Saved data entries
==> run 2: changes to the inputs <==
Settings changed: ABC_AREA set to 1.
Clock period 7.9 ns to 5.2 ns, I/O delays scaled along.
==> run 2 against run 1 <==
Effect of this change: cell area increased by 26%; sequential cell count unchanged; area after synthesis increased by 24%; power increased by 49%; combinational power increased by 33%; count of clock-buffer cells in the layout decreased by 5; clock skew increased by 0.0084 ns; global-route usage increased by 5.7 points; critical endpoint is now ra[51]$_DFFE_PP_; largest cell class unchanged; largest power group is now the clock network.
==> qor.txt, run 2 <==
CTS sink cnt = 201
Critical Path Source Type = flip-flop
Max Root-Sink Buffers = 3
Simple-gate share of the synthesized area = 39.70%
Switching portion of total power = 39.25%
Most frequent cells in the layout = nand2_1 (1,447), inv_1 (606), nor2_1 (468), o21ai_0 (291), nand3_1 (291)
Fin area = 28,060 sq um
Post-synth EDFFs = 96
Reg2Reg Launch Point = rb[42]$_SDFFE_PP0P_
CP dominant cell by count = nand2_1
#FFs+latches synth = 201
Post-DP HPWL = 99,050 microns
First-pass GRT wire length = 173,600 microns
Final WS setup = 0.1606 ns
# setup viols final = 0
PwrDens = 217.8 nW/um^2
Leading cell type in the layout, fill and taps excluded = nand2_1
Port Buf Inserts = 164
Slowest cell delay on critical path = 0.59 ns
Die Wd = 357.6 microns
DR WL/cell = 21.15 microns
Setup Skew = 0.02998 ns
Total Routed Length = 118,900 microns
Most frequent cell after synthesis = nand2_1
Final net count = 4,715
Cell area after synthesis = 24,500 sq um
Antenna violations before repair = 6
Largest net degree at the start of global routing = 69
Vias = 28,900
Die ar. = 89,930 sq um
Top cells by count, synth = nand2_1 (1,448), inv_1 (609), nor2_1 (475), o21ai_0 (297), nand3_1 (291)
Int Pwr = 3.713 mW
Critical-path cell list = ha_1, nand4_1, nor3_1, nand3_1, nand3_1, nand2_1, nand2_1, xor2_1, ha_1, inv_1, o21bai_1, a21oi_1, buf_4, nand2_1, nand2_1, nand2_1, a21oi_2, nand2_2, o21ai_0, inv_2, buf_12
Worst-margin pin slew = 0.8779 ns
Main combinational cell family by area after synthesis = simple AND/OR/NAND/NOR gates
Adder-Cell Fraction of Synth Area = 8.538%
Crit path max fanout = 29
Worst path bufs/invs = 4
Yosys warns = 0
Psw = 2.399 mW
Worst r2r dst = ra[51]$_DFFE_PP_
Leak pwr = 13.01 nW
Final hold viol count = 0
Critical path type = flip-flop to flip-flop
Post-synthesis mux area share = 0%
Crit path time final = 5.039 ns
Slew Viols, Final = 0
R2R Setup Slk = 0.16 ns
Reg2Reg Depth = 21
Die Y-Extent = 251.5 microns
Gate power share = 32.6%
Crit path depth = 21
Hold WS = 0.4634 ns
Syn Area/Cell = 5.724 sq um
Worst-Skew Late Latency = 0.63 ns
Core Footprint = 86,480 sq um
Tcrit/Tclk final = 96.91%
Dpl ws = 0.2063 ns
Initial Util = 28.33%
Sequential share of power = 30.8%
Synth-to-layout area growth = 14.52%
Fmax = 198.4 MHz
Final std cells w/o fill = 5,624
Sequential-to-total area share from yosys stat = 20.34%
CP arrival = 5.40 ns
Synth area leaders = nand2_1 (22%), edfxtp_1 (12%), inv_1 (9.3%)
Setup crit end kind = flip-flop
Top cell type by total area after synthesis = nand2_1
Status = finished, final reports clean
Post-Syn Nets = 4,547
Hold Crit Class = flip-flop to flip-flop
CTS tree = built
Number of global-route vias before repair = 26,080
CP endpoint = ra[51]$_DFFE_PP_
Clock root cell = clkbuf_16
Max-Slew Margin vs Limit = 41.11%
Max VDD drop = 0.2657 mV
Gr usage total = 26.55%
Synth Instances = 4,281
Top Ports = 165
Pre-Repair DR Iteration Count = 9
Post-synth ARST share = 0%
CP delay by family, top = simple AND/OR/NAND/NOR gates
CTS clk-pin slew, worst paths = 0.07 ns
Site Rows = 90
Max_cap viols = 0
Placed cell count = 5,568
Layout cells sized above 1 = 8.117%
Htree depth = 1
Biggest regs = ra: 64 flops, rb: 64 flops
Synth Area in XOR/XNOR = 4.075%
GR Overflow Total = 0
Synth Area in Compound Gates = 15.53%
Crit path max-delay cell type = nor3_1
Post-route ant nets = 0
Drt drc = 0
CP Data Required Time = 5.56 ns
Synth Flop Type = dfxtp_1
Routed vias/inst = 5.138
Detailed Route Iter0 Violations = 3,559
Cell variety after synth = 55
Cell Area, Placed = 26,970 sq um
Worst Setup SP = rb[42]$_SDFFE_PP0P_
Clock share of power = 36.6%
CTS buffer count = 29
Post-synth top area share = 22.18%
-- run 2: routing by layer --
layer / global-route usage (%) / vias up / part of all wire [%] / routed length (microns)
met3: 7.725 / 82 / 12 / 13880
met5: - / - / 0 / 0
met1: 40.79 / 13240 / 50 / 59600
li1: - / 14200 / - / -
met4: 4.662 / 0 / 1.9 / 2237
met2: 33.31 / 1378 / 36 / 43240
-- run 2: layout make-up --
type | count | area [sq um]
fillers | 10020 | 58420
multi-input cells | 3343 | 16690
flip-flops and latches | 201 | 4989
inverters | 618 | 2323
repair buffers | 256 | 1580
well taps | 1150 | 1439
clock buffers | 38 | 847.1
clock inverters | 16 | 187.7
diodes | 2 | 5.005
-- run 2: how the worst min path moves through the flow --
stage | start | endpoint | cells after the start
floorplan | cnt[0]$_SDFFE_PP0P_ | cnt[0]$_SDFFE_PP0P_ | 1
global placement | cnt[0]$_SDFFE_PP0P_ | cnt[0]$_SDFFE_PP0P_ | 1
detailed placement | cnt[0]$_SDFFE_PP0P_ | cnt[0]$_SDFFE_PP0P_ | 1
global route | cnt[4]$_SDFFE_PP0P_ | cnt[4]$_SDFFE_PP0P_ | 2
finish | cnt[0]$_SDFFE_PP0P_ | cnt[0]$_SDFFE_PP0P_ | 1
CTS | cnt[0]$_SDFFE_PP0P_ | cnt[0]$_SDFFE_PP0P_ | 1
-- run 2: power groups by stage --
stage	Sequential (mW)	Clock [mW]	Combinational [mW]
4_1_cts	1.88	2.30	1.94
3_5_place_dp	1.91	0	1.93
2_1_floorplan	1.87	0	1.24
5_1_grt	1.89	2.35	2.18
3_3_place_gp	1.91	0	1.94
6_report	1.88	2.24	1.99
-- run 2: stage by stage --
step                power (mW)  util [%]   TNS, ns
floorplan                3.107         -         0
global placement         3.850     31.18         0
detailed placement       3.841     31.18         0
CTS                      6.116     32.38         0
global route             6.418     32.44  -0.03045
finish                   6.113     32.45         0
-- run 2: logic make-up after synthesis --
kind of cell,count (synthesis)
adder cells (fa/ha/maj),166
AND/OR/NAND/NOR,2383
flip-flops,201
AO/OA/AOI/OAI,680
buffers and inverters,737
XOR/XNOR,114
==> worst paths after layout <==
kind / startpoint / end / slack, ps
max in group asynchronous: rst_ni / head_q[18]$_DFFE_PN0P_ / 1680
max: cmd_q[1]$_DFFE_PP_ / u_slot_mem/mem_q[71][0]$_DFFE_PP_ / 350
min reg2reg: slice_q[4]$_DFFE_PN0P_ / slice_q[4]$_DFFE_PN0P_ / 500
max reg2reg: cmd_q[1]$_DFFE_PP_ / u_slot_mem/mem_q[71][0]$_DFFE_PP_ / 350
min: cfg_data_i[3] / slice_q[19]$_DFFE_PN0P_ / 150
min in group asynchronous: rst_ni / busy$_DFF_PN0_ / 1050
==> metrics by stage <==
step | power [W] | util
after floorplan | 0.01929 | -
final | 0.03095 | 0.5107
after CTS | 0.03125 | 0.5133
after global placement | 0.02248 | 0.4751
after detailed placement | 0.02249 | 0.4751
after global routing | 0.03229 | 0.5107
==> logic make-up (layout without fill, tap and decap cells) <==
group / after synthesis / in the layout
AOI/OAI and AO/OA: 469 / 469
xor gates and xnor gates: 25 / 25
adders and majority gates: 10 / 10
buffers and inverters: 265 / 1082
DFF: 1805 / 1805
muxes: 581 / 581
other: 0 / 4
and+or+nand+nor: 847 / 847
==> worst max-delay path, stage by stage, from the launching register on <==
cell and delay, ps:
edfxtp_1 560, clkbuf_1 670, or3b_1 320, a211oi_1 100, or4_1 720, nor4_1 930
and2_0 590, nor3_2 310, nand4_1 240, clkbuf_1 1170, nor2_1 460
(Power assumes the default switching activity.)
--- config.mk ---
export PLATFORM = sky130hd
export DESIGN_NAME = inverse_dwt53_horizontal_line
export DESIGN_NICKNAME = d
export VERILOG_FILES = /design/src/rtl/core/idwt53_pkg.sv /design/src/rtl/core/idwt53_lift.sv /design/src/rtl/core/idwt53_ser.sv /design/src/rtl/core/inverse_dwt53_horizontal_line.sv
export SDC_FILE = /design/constraint.sdc
export NUM_CORES = 1
export LEC_CHECK = 0
export ABC_AREA = 1
export BUFFER_PORTS_ARGS = -buffer_cell sky130_fd_sc_hd__buf_2
export CAP_MARGIN = 30
export CORE_UTILIZATION = 64
export DETAILED_ROUTE_END_ITERATION = 7
export PLACE_DENSITY = 0.82
export SYNTH_ARGS = -nofsm -noshare
export SYNTH_HDL_FRONTEND = slang
export SYNTH_SLANG_ARGS = --single-unit
--- constraint.sdc ---
create_clock -name clk -period 13.7 [get_ports clk]
set_input_delay 2.74 -clock clk [delete_from_list [all_inputs] [get_ports clk]]
set_output_delay 2.74 -clock clk [all_outputs]
set_load 0.05 [all_outputs]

PROBLEM REQUIREMENTS: Respond with a number only, the count of lines in the entries where the string "endpoint" occurs.

SOLUTION TO THE PROBLEM: 3